DATA SHOWN:
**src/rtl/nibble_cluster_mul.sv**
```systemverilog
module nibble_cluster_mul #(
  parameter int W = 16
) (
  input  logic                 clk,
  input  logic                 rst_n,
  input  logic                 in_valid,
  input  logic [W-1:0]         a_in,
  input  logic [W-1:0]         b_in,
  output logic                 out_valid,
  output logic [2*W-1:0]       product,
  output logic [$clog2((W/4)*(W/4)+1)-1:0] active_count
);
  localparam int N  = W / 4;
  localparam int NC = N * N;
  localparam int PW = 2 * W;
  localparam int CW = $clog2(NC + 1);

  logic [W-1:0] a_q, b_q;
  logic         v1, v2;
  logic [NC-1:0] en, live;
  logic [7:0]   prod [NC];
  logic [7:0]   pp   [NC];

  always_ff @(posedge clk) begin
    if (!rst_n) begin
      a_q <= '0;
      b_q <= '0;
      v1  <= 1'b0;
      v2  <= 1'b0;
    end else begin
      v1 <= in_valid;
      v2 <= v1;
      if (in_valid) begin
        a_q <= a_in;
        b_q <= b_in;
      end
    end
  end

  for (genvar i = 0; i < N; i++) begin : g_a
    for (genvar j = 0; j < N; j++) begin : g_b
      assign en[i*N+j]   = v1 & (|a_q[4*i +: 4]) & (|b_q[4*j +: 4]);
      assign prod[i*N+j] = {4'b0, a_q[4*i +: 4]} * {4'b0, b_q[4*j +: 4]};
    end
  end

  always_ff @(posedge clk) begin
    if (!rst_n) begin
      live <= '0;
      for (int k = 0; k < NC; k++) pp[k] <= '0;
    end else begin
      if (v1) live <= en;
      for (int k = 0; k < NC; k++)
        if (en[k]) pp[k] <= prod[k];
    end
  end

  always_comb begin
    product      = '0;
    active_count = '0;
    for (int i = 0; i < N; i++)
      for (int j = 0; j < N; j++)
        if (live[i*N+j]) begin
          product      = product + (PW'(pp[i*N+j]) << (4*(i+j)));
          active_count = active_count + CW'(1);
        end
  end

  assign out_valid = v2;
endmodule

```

* * *

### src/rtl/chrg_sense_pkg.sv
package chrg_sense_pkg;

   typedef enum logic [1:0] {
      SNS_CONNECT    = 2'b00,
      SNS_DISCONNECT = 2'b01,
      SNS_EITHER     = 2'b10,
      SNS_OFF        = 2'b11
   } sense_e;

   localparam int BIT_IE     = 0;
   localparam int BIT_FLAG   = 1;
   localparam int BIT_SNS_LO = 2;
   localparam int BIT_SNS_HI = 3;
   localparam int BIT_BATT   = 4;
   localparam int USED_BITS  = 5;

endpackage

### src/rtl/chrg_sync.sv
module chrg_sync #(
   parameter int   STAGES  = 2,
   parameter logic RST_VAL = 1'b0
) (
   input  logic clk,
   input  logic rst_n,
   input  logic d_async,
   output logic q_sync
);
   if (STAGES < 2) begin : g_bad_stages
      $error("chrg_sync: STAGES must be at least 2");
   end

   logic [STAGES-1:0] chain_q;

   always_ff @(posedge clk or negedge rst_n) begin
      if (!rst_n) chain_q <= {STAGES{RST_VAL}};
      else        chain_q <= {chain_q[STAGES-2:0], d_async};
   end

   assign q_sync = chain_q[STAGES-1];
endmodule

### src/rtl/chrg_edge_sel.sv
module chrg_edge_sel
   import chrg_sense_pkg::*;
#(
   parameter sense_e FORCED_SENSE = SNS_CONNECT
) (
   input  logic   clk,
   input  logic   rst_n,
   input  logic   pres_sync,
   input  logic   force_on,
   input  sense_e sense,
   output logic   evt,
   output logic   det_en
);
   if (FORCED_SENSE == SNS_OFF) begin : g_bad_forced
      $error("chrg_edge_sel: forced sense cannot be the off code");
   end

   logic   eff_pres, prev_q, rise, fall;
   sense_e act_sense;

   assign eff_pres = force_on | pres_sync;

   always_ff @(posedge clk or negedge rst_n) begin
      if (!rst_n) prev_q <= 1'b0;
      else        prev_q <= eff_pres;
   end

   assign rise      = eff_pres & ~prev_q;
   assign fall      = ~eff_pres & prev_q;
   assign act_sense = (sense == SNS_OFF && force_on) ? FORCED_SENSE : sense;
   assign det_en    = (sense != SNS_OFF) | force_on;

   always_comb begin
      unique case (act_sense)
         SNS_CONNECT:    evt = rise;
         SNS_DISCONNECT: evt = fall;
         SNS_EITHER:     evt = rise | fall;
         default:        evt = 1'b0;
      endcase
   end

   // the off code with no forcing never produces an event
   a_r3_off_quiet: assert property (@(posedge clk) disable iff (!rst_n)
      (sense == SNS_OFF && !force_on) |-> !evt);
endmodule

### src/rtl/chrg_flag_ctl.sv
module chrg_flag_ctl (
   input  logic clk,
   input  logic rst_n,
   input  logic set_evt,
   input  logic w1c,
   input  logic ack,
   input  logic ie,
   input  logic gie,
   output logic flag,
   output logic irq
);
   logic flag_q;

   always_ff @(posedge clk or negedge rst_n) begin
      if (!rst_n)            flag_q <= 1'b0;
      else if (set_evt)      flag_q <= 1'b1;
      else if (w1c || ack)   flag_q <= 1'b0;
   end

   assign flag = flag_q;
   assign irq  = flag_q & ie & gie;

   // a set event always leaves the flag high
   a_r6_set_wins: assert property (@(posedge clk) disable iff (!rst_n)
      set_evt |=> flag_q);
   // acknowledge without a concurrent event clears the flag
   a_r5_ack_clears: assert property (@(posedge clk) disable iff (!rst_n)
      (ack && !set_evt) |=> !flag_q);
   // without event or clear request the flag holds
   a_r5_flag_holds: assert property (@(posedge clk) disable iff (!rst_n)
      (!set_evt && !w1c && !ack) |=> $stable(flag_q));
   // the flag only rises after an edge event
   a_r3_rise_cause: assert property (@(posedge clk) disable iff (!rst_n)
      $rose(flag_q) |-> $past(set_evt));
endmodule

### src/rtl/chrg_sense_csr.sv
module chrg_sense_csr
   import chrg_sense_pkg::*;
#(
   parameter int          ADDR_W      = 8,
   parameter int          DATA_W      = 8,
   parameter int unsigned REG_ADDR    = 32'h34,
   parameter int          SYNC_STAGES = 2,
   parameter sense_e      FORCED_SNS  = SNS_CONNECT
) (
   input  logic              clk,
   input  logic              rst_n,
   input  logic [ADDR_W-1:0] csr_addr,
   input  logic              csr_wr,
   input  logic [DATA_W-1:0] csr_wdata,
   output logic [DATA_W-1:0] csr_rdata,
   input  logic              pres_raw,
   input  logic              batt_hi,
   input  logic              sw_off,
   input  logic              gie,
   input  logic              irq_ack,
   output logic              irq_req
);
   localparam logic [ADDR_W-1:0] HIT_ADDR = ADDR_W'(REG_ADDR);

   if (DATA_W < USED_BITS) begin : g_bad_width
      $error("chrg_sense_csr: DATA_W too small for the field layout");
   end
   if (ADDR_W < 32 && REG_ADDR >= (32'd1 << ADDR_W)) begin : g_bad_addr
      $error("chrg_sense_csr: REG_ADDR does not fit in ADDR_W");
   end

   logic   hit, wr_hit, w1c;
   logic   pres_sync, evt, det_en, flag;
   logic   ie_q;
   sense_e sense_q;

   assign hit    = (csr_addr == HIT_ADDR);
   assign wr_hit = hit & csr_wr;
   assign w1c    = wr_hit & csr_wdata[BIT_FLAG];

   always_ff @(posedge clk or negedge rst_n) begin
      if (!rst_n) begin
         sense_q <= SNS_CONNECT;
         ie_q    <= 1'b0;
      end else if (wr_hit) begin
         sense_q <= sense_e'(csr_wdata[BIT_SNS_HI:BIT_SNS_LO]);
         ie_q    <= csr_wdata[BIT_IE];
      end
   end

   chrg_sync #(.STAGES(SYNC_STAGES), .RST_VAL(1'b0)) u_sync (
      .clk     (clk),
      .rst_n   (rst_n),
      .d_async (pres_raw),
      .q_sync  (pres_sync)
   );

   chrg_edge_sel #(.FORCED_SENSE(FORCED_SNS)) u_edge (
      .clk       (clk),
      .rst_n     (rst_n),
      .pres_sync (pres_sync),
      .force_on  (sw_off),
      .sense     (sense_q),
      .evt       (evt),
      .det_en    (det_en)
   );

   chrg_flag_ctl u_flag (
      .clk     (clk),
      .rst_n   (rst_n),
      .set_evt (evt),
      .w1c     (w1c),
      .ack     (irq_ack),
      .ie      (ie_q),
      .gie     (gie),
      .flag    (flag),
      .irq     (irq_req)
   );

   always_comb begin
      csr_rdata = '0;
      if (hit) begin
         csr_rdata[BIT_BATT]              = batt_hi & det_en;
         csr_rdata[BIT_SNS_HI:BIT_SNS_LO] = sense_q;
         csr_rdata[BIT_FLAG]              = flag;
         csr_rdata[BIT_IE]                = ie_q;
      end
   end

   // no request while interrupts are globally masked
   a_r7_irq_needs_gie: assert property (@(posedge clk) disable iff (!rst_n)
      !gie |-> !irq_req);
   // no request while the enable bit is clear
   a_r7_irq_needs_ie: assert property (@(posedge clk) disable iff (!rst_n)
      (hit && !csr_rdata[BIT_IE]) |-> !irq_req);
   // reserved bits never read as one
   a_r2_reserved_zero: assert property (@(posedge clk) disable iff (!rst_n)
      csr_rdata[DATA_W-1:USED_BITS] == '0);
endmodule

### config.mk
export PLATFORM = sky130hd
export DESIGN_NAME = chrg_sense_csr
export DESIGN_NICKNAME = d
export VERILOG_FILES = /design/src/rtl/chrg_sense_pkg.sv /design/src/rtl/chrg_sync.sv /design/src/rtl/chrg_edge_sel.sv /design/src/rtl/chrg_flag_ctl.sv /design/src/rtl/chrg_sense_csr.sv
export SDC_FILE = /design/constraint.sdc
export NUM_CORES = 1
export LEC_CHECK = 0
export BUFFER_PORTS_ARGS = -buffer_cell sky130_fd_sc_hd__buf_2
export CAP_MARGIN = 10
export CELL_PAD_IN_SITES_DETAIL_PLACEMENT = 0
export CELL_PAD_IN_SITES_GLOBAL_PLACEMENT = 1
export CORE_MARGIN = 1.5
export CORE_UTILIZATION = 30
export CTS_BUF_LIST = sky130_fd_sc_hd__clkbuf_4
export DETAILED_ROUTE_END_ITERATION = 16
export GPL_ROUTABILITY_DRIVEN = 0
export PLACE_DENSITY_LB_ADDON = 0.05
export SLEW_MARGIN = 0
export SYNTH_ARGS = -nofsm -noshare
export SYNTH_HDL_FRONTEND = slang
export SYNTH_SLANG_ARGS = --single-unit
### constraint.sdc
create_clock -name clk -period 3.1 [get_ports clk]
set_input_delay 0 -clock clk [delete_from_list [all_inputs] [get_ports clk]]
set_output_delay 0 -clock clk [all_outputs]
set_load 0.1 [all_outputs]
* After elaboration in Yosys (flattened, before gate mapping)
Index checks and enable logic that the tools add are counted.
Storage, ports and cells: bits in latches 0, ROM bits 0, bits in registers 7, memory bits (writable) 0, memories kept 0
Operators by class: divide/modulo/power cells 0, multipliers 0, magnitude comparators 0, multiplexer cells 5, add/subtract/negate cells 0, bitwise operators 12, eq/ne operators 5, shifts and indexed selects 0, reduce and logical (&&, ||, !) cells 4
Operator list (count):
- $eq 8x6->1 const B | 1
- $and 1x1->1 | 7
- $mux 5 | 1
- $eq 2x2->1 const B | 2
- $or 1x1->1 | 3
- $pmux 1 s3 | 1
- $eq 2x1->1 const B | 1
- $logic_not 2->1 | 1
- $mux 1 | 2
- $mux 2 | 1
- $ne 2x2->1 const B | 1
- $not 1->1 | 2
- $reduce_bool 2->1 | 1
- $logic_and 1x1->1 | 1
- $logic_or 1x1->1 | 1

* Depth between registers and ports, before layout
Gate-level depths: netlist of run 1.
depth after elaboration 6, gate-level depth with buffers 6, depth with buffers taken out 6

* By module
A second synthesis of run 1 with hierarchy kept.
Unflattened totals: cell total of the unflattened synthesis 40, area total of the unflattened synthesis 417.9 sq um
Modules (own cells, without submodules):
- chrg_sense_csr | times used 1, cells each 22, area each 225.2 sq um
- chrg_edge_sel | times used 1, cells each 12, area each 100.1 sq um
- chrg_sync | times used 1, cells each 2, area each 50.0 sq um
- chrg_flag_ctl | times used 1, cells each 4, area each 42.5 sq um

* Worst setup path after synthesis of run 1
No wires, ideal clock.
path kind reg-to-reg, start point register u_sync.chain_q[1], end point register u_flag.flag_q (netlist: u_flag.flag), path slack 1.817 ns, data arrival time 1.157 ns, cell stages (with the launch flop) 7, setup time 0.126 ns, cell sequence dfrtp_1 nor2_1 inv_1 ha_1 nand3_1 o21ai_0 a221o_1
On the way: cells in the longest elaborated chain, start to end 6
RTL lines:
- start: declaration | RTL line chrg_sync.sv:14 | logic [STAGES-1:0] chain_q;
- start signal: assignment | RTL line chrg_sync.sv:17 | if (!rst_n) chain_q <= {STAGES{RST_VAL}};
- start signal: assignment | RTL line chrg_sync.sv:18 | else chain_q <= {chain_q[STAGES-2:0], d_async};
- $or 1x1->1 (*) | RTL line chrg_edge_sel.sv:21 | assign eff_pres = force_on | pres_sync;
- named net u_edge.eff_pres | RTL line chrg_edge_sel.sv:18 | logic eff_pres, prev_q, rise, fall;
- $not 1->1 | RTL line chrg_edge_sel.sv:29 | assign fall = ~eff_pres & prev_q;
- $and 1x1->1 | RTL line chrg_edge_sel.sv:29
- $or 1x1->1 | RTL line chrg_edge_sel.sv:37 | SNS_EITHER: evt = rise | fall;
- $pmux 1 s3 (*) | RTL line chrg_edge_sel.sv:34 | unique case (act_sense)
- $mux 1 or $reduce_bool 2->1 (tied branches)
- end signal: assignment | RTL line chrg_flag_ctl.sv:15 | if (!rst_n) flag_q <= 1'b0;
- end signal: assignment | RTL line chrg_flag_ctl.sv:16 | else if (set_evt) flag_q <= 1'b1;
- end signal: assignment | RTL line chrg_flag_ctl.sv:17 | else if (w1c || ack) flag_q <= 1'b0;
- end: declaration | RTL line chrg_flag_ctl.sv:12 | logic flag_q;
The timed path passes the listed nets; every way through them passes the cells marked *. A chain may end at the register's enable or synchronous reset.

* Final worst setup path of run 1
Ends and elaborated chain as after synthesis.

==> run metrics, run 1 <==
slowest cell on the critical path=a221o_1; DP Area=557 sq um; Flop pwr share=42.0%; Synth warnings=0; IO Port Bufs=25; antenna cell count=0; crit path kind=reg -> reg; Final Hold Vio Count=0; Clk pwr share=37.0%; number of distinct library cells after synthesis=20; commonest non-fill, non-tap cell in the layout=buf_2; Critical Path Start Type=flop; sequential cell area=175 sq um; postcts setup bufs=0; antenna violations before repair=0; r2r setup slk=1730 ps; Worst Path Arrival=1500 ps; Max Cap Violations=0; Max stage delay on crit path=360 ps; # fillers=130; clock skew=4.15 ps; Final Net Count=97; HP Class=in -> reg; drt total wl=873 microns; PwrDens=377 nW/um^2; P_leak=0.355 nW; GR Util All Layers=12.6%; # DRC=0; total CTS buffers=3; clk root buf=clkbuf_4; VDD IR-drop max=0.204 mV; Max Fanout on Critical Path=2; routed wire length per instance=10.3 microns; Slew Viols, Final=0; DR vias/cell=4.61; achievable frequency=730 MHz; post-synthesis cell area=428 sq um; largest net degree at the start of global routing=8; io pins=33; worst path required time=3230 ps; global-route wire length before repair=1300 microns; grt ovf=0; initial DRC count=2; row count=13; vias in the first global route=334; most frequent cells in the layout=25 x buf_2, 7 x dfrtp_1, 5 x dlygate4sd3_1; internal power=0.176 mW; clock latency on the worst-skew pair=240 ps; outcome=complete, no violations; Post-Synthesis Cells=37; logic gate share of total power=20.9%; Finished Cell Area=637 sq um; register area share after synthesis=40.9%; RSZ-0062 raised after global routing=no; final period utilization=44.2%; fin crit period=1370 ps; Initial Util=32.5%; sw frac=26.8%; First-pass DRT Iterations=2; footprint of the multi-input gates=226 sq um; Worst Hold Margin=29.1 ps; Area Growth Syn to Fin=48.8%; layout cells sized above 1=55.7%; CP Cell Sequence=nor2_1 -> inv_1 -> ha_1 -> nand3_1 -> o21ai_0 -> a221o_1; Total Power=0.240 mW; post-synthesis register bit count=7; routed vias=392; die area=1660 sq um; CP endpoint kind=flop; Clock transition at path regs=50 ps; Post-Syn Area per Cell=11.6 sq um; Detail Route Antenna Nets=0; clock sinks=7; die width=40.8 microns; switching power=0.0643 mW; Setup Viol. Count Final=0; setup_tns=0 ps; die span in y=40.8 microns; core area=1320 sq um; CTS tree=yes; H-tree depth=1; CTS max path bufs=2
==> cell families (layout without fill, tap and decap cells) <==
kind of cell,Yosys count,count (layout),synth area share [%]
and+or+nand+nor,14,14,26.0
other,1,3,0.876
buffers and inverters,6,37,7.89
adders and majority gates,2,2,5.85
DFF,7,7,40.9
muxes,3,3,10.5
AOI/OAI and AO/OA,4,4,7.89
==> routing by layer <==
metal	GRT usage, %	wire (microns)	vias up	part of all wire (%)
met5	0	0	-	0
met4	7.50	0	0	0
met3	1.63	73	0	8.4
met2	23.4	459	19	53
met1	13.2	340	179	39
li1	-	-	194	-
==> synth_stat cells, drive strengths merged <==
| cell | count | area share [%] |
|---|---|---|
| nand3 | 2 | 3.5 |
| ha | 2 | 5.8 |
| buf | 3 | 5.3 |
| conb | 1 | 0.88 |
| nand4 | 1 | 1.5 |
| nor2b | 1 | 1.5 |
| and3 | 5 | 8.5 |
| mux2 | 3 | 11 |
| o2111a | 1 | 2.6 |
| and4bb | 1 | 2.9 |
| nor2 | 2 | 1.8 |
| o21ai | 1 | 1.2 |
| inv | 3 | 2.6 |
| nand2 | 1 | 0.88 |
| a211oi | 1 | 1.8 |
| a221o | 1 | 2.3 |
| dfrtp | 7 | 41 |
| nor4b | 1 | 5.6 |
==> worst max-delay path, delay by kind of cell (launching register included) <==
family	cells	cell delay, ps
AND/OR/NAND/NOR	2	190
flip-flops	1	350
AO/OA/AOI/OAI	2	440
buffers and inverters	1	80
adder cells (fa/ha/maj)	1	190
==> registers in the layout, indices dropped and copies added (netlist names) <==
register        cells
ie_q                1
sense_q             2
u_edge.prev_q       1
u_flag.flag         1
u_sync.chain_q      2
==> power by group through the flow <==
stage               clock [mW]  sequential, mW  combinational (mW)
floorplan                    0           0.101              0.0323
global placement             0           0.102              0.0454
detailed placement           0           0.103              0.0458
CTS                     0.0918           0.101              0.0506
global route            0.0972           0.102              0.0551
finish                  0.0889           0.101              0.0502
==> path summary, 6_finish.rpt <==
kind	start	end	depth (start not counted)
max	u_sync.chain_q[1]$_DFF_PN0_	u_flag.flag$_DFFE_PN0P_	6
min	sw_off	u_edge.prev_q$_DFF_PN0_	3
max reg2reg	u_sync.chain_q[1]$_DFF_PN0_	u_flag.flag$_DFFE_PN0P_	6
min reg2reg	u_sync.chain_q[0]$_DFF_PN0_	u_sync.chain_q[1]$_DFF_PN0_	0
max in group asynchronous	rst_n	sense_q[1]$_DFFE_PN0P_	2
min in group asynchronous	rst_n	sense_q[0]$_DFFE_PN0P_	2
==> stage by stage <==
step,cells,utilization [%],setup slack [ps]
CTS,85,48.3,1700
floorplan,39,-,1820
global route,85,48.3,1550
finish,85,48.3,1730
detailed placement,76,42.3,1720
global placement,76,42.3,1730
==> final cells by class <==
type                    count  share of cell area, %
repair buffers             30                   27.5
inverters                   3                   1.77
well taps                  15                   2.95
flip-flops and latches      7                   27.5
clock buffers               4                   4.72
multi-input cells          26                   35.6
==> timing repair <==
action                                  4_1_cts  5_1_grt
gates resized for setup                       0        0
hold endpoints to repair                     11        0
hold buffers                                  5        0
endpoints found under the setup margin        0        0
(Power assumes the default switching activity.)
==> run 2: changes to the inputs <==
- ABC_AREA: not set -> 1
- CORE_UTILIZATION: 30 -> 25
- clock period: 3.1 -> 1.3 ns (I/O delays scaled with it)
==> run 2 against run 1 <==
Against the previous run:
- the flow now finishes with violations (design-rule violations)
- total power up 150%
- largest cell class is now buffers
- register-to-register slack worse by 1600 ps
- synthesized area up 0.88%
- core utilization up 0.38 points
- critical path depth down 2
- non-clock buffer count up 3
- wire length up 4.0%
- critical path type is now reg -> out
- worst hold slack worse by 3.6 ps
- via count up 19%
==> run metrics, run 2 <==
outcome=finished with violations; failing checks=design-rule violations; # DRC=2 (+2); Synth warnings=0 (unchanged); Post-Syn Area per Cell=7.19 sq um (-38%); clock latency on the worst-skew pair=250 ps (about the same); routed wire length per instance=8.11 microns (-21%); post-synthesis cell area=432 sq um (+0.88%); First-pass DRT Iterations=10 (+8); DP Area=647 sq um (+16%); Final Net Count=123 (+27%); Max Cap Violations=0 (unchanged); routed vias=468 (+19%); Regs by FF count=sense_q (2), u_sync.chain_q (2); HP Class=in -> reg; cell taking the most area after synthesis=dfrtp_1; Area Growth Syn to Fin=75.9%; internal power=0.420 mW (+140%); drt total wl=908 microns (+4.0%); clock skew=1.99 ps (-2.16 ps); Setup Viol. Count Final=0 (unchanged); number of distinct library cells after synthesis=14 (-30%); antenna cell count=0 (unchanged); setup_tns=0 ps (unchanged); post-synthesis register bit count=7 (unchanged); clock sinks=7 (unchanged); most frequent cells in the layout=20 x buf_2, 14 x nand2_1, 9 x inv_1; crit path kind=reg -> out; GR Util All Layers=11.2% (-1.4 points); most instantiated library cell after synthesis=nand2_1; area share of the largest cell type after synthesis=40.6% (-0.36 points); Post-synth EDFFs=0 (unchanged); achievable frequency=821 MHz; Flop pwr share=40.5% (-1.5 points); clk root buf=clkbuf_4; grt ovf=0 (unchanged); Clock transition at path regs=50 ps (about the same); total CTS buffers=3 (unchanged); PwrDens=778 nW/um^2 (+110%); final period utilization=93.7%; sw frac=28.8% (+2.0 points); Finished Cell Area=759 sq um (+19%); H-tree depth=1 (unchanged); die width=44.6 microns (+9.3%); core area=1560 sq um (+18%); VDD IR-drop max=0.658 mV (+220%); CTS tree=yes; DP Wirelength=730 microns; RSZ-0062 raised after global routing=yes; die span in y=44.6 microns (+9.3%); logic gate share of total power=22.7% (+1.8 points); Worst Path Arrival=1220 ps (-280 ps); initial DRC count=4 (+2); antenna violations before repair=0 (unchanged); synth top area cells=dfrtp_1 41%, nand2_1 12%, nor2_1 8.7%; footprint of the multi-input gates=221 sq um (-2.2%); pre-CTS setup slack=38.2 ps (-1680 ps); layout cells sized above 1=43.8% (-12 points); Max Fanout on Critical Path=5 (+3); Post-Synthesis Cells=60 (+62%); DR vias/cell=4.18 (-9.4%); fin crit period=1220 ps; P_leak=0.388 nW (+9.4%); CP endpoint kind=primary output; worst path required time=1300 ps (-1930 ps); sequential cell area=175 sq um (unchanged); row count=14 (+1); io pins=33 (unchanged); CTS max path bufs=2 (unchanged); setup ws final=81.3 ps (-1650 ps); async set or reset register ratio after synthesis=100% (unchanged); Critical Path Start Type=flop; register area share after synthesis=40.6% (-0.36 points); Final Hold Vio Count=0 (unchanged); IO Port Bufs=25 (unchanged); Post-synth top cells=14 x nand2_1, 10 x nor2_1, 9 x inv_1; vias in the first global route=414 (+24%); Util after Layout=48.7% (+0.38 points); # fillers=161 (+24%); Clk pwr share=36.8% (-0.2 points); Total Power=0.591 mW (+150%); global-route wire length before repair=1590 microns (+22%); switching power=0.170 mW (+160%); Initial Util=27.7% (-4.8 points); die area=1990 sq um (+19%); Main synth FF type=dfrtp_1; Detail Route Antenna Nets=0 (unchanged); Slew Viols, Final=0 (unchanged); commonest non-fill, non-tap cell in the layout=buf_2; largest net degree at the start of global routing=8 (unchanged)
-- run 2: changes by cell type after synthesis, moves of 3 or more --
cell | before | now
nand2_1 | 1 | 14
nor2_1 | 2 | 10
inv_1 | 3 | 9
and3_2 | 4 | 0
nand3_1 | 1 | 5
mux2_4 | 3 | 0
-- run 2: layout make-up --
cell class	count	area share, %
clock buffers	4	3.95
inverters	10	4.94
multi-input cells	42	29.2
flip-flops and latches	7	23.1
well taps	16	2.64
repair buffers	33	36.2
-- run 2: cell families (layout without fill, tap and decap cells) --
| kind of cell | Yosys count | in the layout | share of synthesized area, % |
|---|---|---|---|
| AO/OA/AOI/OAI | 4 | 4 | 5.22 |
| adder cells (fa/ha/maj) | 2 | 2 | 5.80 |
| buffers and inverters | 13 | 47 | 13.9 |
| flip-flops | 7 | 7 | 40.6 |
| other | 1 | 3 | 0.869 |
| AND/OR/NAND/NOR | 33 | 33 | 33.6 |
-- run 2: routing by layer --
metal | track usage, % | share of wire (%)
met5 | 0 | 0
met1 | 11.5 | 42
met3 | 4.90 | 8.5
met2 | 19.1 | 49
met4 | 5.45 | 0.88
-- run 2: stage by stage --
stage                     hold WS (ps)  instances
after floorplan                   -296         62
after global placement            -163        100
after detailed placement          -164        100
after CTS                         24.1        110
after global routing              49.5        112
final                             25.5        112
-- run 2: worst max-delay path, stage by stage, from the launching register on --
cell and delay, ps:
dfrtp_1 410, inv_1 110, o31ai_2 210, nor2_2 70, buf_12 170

INSTRUCTIONS TO FOLLOW:
From the entries above, write out only the lines starting at the line that holds "metal | track usage, % | share of wire (%)" and ending at the line that holds "dfrtp_1 410, inv_1", keeping both and matching them exactly.

TASK OUTPUT:
metal | track usage, % | share of wire (%)
met5 | 0 | 0
met1 | 11.5 | 42
met3 | 4.90 | 8.5
met2 | 19.1 | 49
met4 | 5.45 | 0.88
-- run 2: stage by stage --
stage                     hold WS (ps)  instances
after floorplan                   -296         62
after global placement            -163        100
after detailed placement          -164        100
after CTS                         24.1        110
after global routing              49.5        112
final                             25.5        112
-- run 2: worst max-delay path, stage by stage, from the launching register on --
cell and delay, ps:
dfrtp_1 410, inv_1 110, o31ai_2 210, nor2_2 70, buf_12 170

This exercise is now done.